Publicada por Periférica en una ya desusada encuadernación en tela con la que la editorial celebra el X aniversario, la Carta sobre el poder de la escritura de Claude-Edmonde Magny era conocida por el efecto perdurable que produjo en Jorge Semprún, su joven destinatario, entonces recién liberado de Buchenwald y aún convaleciente cuando la autora, que la había redactado en 1943, se la leyó en la víspera de la explosión de Hiroshima.

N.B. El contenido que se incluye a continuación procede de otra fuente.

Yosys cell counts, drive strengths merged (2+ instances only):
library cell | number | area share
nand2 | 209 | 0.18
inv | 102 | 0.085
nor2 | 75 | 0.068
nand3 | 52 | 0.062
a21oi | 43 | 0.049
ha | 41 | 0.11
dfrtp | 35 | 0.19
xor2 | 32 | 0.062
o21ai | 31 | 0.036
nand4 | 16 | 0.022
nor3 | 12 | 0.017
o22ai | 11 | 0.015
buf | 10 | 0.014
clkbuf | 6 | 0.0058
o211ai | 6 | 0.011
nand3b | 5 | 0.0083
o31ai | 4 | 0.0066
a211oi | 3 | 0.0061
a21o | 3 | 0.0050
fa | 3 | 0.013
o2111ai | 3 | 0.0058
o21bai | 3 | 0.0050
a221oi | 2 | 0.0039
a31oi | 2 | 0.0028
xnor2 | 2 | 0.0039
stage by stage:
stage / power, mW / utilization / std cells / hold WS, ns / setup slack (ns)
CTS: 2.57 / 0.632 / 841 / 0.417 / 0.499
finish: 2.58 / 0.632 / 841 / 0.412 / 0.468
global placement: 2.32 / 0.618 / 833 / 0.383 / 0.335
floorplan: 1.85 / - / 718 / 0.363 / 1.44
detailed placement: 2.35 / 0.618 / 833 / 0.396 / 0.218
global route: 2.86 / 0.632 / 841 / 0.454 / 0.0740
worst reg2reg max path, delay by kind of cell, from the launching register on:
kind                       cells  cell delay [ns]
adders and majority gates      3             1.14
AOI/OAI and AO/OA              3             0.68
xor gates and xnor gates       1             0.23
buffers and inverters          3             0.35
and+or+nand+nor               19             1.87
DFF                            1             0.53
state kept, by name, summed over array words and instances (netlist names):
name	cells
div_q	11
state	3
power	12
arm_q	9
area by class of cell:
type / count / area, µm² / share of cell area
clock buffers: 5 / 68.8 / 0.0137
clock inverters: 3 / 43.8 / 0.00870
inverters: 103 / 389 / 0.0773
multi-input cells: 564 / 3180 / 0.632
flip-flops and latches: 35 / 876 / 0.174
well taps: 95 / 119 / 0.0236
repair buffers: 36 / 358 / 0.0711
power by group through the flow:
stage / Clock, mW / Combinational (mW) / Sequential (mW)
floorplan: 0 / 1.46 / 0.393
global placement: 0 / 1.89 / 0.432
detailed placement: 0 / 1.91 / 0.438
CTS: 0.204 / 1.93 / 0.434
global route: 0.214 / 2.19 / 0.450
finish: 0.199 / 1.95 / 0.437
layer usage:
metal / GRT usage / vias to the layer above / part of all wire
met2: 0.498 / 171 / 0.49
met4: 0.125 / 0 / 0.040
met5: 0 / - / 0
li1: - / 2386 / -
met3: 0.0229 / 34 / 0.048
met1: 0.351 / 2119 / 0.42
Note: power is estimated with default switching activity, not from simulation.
<file path="config.mk">
export PLATFORM = sky130hd
export DESIGN_NAME = ssd_scan_ctrl_flat
export DESIGN_NICKNAME = d
export VERILOG_FILES = /design/src/rtl/ssd_scan_if.sv /design/src/rtl/ssd_scan_ctrl.sv /design/src/flat_wrapper.sv
export SDC_FILE = /design/constraint.sdc
export NUM_CORES = 1
export LEC_CHECK = 0
export ABC_AREA = 0
export CORE_AREA = 3 3 84 86
export DETAILED_ROUTE_END_ITERATION = 10
export DIE_AREA = 0 0 87 89
export DONT_BUFFER_PORTS = 1
export GPL_ROUTABILITY_DRIVEN = 0
export PLACE_DENSITY = 0.67
export SLEW_MARGIN = 20
export SYNTH_ARGS = -nofsm -noshare
export SYNTH_HDL_FRONTEND = slang
export SYNTH_SLANG_ARGS = --single-unit
</file>
<file path="constraint.sdc">
create_clock -name board_clk -period 3.1 [get_ports board_clk]
set_input_delay 0.155 -clock board_clk [delete_from_list [all_inputs] [get_ports board_clk]]
set_output_delay 0.155 -clock board_clk [all_outputs]
set_load 0.05 [all_outputs]
</file>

Como cuenta el propio Semprún medio siglo más tarde, en un prólogo redactado a la vez que trabajaba en La escritura o la vida (1994), ambos se habían conocido en el último año de la guerra española, cuando el futuro escritor, un adolescente de quince años, se exilió a Francia junto con su familia tras la caída de la República. Después del cautiverio, Semprún se sentía atrapado “en el inmóvil vértigo de dos necesidades o, mejor, dos deseos acuciantes pero contradictorios: el deseo de vivir, o de revivir, es decir, de olvidar, y el deseo de escribir, de elaborar y de trascender la experiencia del campo de concentración por medio de la escritura, es decir, de recordar, de revivir una y otra vez en la memoria la experiencia de la muerte”. Aún tardaría muchos años en plasmarla sobre el papel y, entre tanto, el opúsculo de Magny —seudónimo de Edmonde Vinel, ensayista y profesora de filosofía— lo acompañó como el recordatorio de una tarea pendiente. Son apenas unas páginas, elegantes, eruditas y verdaderamente aleccionadoras, que lejos de incitar a la terapia fácil describen la creación como un ejercicio duro, exigente y hasta peligroso.